Wheatley was born in London in 1842. His family moved to Exeter where he was educated at Hele’s school. He began teaching as assistant to Mr Scott at the Exeter Institute in 1857. In 1861 the school had about 40 pupils up to 14 or 15 years old, six of whom were born deaf (see the 1861 census). Moving to the Old Kent Road school in 1868, William worked under the then head, the Rev. J.H. Watson. At that time the school had 350 students in classes of about 22, and we are told (in an appreciation of his career from teacher of the deaf, 1912, p.18-20), he took “duty” on alternate days. From 1872-4 he worked at the temporary relief school in Margate. On returning to London he married in 1874.
When Margate took on the majority of the school pupils in 1881, Wheatley moved there with the head, Dr Elliott. The Milan conference caused a re-organisation of the teaching methods which is now infamous in the Deaf world, and Wheatley became a teacher of the oral method. It might sound flippant, but quite how children were supposed to lip read through that voluminous beard I really cannot guess! This is in fact a serious point, and one that the Rev Gilby touched on when he recalled Sir Benjamin Ackers, the ardent and heavily bewhiskered oralist, and his poor daughter who was Deaf, and never learned to sign.
By the time he retired he was first assistant master. In words that I suspect are by his erstwhile colleague Richard Elliot, the tribute says (ibid)

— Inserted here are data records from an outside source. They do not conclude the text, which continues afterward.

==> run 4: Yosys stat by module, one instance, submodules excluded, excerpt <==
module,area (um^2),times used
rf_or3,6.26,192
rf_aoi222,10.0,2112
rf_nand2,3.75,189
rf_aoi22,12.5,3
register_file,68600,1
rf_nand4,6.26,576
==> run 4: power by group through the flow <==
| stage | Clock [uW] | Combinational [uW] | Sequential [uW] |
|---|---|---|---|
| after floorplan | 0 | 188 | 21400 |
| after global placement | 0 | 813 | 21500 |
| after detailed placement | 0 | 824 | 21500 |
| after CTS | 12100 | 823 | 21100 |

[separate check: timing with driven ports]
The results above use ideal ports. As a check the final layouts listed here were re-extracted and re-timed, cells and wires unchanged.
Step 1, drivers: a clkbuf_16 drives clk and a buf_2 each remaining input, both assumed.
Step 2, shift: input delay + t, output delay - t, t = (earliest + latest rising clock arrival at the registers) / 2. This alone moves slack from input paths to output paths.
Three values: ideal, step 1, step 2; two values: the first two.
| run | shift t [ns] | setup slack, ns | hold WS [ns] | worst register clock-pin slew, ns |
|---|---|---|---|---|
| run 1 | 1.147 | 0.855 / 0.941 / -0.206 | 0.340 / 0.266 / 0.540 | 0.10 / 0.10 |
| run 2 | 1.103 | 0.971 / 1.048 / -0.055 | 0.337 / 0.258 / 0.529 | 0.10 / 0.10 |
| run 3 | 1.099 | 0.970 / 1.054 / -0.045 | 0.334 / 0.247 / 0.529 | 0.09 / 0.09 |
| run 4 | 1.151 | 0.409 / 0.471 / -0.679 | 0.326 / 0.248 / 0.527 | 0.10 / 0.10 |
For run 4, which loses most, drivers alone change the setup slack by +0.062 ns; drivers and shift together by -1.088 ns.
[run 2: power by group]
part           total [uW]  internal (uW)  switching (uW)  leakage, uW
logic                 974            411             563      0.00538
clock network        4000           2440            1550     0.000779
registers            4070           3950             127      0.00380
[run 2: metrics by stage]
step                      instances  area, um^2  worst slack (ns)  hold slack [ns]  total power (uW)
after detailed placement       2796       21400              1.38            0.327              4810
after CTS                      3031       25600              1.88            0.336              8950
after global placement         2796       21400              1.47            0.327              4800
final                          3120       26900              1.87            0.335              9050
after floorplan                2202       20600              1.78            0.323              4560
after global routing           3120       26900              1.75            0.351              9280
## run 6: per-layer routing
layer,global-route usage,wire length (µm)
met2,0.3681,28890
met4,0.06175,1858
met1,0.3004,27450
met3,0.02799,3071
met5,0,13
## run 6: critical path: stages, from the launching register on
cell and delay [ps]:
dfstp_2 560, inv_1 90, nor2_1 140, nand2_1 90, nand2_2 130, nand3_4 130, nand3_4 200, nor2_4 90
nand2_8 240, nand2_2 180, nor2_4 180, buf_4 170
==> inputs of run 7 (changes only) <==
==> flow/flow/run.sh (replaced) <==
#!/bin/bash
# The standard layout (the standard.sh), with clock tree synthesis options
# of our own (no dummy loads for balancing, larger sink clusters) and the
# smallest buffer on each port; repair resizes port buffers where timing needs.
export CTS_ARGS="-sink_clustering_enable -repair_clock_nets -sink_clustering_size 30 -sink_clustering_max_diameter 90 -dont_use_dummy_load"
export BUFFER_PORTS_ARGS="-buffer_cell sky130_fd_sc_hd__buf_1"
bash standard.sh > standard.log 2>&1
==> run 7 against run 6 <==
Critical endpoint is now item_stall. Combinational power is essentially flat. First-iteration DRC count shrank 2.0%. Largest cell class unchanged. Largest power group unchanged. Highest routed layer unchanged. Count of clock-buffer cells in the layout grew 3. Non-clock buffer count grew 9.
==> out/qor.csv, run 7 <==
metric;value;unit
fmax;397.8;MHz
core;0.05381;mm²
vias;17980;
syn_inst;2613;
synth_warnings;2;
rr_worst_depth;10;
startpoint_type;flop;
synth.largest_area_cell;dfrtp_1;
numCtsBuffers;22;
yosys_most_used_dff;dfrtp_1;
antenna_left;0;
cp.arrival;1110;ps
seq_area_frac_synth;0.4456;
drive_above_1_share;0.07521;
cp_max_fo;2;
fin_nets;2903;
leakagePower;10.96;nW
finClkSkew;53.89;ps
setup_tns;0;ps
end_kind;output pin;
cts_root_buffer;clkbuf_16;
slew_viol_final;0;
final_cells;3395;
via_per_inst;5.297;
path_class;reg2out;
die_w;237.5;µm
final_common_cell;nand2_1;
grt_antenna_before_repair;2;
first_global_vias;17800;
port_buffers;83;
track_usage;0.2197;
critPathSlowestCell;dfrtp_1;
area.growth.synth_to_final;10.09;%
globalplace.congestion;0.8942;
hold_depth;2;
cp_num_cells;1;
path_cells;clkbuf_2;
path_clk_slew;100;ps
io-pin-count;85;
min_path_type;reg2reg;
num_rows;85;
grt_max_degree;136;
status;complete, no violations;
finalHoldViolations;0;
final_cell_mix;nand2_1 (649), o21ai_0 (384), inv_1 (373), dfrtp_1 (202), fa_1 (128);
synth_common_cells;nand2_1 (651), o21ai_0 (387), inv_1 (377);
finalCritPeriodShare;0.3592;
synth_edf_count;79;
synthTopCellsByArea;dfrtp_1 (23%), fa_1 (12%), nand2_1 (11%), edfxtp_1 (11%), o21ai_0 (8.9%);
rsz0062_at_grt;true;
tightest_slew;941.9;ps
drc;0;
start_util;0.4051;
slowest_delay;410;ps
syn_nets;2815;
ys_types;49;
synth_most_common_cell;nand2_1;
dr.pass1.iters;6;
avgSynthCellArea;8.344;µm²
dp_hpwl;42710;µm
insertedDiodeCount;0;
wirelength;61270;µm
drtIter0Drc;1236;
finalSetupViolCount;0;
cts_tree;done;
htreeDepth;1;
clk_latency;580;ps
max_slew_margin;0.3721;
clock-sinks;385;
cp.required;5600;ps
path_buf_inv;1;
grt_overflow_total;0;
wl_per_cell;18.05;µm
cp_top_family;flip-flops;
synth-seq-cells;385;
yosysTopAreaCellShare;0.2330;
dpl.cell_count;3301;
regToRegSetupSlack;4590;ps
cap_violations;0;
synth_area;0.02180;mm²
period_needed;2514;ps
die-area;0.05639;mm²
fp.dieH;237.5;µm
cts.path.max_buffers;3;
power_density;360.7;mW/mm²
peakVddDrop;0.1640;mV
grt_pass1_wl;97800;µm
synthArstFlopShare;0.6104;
This design comes from an exercise in tuning for small area, a short achievable clock period and few clock cycles per item on the open sky130 flow, not from production work. Function was checked by simulation only, so behaviour that the tests miss may differ from the original. Power figures rest on the tool's default switching activity, not on a simulated workload.

== lane 1 ==
Design operand_stage_top, start of the top module:
module operand_stage_top #(
  parameter int collector_size = 2,
  parameter int warp_count     = 4,
  localparam int warp_w        = (warp_count > 1) ? $clog2(warp_count) : 1,
  localparam int idx_w         = (collector_size > 1) ? $clog2(collector_size) : 1,
  localparam int bank_num      = 4,
  localparam int src_slots     = 3
) (
  input  wire logic                           clk,
  input  wire logic                           rst_n,
  input  wire logic                           issue_valid,
  input  wire logic [warp_w-1:0]              issue_warp,
  input  wire logic [src_slots-1:0][4:0]      issue_src,
  input  wire logic [src_slots-1:0]           issue_src_used,
  input  wire logic [7:0]                     issue_tag,
  output logic                                issue_ready,
  input  wire logic                           wb_valid,
  input  wire logic [warp_w-1:0]              wb_warp,
  input  wire logic [4:0]                     wb_reg,
  input  wire logic [31:0]                    wb_data,
  output logic                                dispatch_valid,
  output logic [7:0]                          dispatch_tag,
  output logic [src_slots-1:0][31:0]          dispatch_operands
);
  localparam int words = warp_count * 32;
  logic [warp_count-1:0]            rd_warp;
  logic [src_slots-1:0][31:0]       rd_sel;
  logic [src_slots-1:0][31:0]       rd_data;
  logic [words-1:0]                 wr_en;
  logic [31:0]                      wr_data;
  operand_collector #(
    .warp_count (warp_count)
  ) collector0 (
    .clk               (clk),
    .rst_n             (rst_n),
    .issue_valid       (issue_valid),
    .issue_warp        (issue_warp),
    .issue_src         (issue_src),
    .issue_src_used    (issue_src_used),
    .issue_tag         (issue_tag),
    .issue_ready       (issue_ready),
    .dispatch_valid    (dispatch_valid),
    .dispatch_tag      (dispatch_tag),
    .dispatch_operands (dispatch_operands),
    .rd_warp           (rd_warp),
    .rd_sel            (rd_sel),
    .rd_data           (rd_data)
  );
  ...
For scale: roughly 4500 flip-flops, about 170000 um^2 of cells after synthesis.
Settings: LEC_CHECK=0, CAP_MARGIN=20, CELL_PAD_IN_SITES_DETAIL_PLACEMENT=1, CELL_PAD_IN_SITES_GLOBAL_PLACEMENT=1, CORE_MARGIN=2, CORE_UTILIZATION=45, CTS_CLUSTER_DIAMETER=120, CTS_CLUSTER_SIZE=22, SETUP_SLACK_MARGIN=4.4, SLEW_MARGIN=20, TNS_END_PERCENT=100; clock period 8.0 ns.
standard.sh (not shown) runs the stock make flow with config.mk's settings and CLKGATE_MAP_FILE= SYNTH_SCRIPT=/design/flow/synth_recipe.tcl, a recipe that flattens the netlist after the stock synthesis.
==> flow/flow/run.sh <==
#!/bin/bash
# The standard layout, with a global routing layer adjustment that keeps
# more of met1 free for pin access. make's output goes to make.log.
set -euo pipefail
export FASTROUTE_TCL="$PWD/flow/fastroute.tcl"
bash standard.sh > make.log 2>&1
==> flow/flow/fastroute.tcl <==
# Less global routing on met1 and met2, where pin access needs room
set_global_routing_layer_adjustment met1 0.7
set_global_routing_layer_adjustment met2 0.35
set_global_routing_layer_adjustment met3-$::env(MAX_ROUTING_LAYER) 0.2

set_routing_layers -clock $::env(MIN_CLK_ROUTING_LAYER)-$::env(MAX_ROUTING_LAYER)
set_routing_layers -signal $::env(MIN_ROUTING_LAYER)-$::env(MAX_ROUTING_LAYER)
Testbench counts of lane 1, summed over its fixed seeds: cycles 2,738, items 2,048.
Setup changes, lane 1 to lane 2
- CAP_MARGIN changed from 20 to 40
- SLEW_MARGIN changed from 20 to 60
- CORE_UTILIZATION changed from 45 to 38
- CELL_PAD_IN_SITES_GLOBAL_PLACEMENT changed from 1 to 2
Results
Diff lane 1 -> lane 2: clock insertion delay at the later pin of the skew report increased by 60 ps relative to the old numbers; first-iteration DRC count decreased by about 10% relative to the old numbers; register-to-register slack increased by 530 ps relative to the old numbers; number of global-route vias before repair decreased by 478 relative to the old numbers.
Comparing lane 1 and lane 2, the lower least setup slack across all paths after layout is on lane 1.
Lane 1 → lane 2: cell count now larger, net count of the finished layout now larger, part of the total power dissipated in the clock network now smaller, met3 routing resource usage after global routing now smaller, signed area change from the synthesized netlist to the final layout now larger.
### lane 2 -> lane 3
- changing CAP_MARGIN from 40 to 20
- removing CTS_CLUSTER_SIZE (formerly 22)
- changing SETUP_SLACK_MARGIN from 4.4 to 4.5
- changing SLEW_MARGIN from 60 to 20
- removing CTS_CLUSTER_DIAMETER (formerly 120)
- changing CORE_UTILIZATION from 38 to 35
### Flow results
Per the comparison of lane 3 with lane 2, layout-stage area growth over the synthesis result increased 4.7 points, number of clock buffers inserted by TritonCTS increased 291, clock-cell share of area increased 5.1 points, summed area of non-filler cells in the final layout increased about 4%, maximum clock frequency decreased 4.7 MHz.
The following lists how lane 4 was set up differently from lane 3:
- a change of SLEW_MARGIN from 20 to 75
- a change of CELL_PAD_IN_SITES_GLOBAL_PLACEMENT from 2 to 1
- a change of SETUP_SLACK_MARGIN from 4.5 to 4.4
- a change of CORE_UTILIZATION from 35 to 45
- an added CTS_CLUSTER_SIZE of 22
- a change of CAP_MARGIN from 20 to 50
- an added CTS_CLUSTER_DIAMETER of 120
Results
Lane 3 ended up with more cell instances than lane 4 did.
Diff lane 3..lane 4 | maximum number of buffers from clock root to sink | unchanged
Delta (lane 4 minus lane 3): fraction of area in registers down 1.4 points, logic depth of the worst path, buffers included down 9, portion of total power attributed to combinational logic up 2.9 points.
Lane 4 vs lane 3 on routability congestion estimate: lane 4 is the higher one.
In the reports for lane 4 and lane 3, the smaller fraction of met2 tracks used by global routing belongs to lane 3.
Of lane 4 and lane 3, lane 4 shows the lower clock share of power, with lane 3 above it.
Against lane 3, lane 4 reports a global-route usage that is higher.
Lane 3 -> lane 4: final area increased by a few percent

what the ideal ports hide:
How much do the figures lean on ideal ports? The routed layouts below were timed once more, with nothing changed but the port constraints.
Step 1 (the two cells are an assumption about what drives the block):
set clk [get_ports {clk}]
set_driving_cell -lib_cell sky130_fd_sc_hd__clkbuf_16 $clk
set_driving_cell -lib_cell sky130_fd_sc_hd__buf_2 [delete_from_list [all_inputs] $clk]
Step 2 also shifts input and output timing later by t, the mid clock arrival at the registers, as if the neighbouring blocks saw the same clock.
Slacks: ideal ports / drivers / drivers and shift; pairs: ideal ports / drivers.
| run | t (ns) | setup slack, ns | worst setup path at the end | pins driven straight from the clock port |
|---|---|---|---|---|
| lane 1 | 1.135 | 3.870 / 3.870 / 3.870 | register to register | 1 |
| lane 2 | 1.157 | 4.348 / 4.249 / 4.164 | input to register | 1 |
| lane 3 | 1.232 | 4.284 / 4.284 / 4.284 | register to register | 1 |
| lane 4 | 1.131 | 4.390 / 4.267 / 4.402 | register to register | 1 |
After both steps every run listed still meets setup and hold. For lane 2, which loses most, drivers alone change the setup slack by -0.099 ns; drivers and shift together by -0.184 ns.
From an optimization exercise on the open Yosys and OpenROAD flow, aimed at small area, a short achievable clock period and few clock cycles per item; shortcuts taken in it are not production practice. Function was checked by simulation only, so behaviour that the tests miss may differ from the original. The flow treats the clock pin as an ideal source, which a real chip does not have.

==> flow/design.v (excerpt) <==
module rgb_to_hsv_converter_top (
  input  logic        clk,
  input  logic        rst,
  input  logic        in_valid,
  output logic        in_stall,
  input  logic [7:0]  red,
  input  logic [7:0]  green,
  input  logic [7:0]  blue,
  output logic        out_valid,
  input  logic        out_stall,
  output logic [14:0] hue,
  output logic [14:0] saturation,
  output logic [14:0] brightness
);
==> flow/config.mk <==
export PLATFORM = sky130hd
export DESIGN_NAME = rgb_to_hsv_converter_top
export DESIGN_NICKNAME = rgb_to_hsv_converter_top
export VERILOG_FILES = /design/flow/design.v
export SDC_FILE = /design/flow/constraint.sdc
export NUM_CORES = 4
export LEC_CHECK = 0
export ABC_AREA = 1
export CAP_MARGIN = 20
export CORE_MARGIN = 2
export CORE_UTILIZATION = 60
export SLEW_MARGIN = 20
==> flow/constraint.sdc <==
create_clock -name core_clock -period 14.0 [get_ports {clk}]
set_input_delay 2.8000 -clock core_clock [delete_from_list [all_inputs] [get_ports {clk}]]
set_output_delay 2.8000 -clock core_clock [all_outputs]
set_load 0.01 [all_outputs]
standard.sh (not shown) runs the stock make flow with config.mk's settings and CLKGATE_MAP_FILE= SYNTH_SCRIPT=/design/flow/synth_recipe.tcl, a recipe that flattens the netlist after the stock synthesis.
==> flow/flow/run.sh <==
#!/bin/bash
set -euo pipefail
bash standard.sh SETUP_SLACK_MARGIN=10.0 \
  "BUFFER_PORTS_ARGS=-buffer_cell sky130_fd_sc_hd__buf_2" \
  "CTS_ARGS=-sink_clustering_enable -repair_clock_nets -dont_use_dummy_load -buf_list sky130_fd_sc_hd__clkbuf_16 -sink_clustering_size 32 -sink_clustering_max_diameter 120" \
  finish > make_finish.log 2>&1
The baseline completed with no timing, DRC or antenna violations.
Testbench counts at the start, summed over its fixed seeds: cycles 12,060, items 12,000.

Mr Wheatley’s high Christian character has always influenced those who came into contact with him, either teacher or child. Keen student of all that pertains to the betterment of the deaf, efficient labourer in their service as he has been, the underlying force that brought the success he achieved was his love for deaf children and his unsparing devotion to their welfare. Even the naughty child would unburden his mind to Mr Wheatley, conscious of the sympathy and affection with which his wrong-doing would be viewed. And yet, the offender would know beforehand that his fault would not be condoned: but he felt sure of justice, calmly and kindly administered; and this begat that mutual confidence between the teacher and the child which has, in the case of hundreds of deaf children, proved to be of such potent influence in the establishment of character upon motives of the noblest description.